(Records from a data collection)
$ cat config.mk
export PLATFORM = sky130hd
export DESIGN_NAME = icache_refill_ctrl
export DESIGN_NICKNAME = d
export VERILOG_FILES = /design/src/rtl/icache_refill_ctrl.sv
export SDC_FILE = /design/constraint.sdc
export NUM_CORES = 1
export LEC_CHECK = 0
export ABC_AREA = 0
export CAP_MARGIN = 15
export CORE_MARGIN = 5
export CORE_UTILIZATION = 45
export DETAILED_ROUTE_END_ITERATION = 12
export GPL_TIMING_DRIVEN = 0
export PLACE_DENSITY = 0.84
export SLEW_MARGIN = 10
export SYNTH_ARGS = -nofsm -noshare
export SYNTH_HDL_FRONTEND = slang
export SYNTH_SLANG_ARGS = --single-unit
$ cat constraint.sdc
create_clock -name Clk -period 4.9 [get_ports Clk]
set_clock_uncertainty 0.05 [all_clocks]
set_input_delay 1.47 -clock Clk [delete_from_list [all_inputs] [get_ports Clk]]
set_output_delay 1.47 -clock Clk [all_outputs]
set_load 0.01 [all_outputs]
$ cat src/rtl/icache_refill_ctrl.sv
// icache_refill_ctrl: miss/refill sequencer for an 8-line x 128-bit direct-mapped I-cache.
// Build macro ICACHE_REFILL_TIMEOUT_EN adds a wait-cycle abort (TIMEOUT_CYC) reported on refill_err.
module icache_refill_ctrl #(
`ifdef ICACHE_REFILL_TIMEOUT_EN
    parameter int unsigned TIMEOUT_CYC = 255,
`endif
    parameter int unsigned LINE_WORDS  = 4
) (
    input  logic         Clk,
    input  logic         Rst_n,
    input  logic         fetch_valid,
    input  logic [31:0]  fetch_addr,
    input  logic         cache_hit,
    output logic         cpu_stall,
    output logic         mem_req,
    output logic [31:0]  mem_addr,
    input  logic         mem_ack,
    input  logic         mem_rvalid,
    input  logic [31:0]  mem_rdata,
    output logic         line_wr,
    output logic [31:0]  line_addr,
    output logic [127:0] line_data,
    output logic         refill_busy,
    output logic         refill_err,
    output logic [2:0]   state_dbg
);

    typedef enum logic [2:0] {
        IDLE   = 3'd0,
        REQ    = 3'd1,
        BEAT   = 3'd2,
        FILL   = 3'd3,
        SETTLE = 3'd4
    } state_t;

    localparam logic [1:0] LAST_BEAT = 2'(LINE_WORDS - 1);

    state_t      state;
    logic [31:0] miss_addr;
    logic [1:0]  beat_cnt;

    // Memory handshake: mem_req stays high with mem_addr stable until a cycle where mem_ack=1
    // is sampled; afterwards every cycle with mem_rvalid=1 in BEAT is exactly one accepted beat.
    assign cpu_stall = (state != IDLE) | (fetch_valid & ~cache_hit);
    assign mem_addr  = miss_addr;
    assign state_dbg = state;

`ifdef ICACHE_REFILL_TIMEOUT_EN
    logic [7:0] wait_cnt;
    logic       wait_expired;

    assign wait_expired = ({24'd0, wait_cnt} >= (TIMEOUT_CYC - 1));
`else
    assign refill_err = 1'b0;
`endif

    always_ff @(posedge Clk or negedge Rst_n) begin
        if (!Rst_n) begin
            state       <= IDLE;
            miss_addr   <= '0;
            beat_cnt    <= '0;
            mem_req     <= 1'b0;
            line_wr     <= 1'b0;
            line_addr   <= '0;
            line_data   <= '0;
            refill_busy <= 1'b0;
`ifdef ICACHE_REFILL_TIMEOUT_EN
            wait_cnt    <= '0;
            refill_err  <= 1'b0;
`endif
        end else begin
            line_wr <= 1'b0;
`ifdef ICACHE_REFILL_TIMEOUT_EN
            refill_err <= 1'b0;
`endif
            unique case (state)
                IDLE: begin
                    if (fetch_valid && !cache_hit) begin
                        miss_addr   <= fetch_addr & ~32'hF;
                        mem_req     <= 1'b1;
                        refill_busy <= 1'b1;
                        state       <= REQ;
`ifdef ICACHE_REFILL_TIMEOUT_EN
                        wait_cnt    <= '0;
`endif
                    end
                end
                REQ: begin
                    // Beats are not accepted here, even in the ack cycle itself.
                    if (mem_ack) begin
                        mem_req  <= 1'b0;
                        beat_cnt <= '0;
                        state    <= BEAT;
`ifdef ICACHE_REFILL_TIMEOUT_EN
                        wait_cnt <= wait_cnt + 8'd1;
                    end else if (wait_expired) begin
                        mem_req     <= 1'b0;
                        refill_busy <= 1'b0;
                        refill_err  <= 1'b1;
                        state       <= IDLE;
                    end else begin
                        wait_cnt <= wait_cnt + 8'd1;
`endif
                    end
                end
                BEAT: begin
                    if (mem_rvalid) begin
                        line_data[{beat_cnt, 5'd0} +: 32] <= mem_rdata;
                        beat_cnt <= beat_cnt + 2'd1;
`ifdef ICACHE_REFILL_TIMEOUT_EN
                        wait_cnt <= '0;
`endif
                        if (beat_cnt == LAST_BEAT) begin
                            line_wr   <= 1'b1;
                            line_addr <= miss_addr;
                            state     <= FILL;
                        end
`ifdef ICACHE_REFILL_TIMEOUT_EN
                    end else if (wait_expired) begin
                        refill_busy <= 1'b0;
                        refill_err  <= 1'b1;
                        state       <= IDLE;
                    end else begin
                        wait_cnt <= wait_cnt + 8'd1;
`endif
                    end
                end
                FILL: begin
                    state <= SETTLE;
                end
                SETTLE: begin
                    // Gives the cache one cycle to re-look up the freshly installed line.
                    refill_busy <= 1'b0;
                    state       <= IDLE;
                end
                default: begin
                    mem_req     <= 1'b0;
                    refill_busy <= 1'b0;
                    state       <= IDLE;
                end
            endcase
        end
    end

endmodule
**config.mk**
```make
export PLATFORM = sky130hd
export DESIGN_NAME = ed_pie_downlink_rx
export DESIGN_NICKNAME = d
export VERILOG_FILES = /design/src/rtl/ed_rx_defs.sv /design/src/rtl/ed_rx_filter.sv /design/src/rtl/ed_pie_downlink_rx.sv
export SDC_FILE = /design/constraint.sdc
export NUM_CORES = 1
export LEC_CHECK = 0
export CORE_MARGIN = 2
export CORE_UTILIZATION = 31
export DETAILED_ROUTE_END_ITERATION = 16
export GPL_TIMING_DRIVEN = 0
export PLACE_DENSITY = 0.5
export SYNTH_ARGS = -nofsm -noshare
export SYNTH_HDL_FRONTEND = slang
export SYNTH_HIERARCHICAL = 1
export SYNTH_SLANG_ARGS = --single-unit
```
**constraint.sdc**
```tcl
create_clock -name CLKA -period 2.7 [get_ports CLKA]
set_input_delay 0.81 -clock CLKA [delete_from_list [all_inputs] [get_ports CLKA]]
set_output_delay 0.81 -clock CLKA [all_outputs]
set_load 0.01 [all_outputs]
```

→ Your objective
How many lines in the records include "assign"? Answer with the number alone.

→ Written answer
5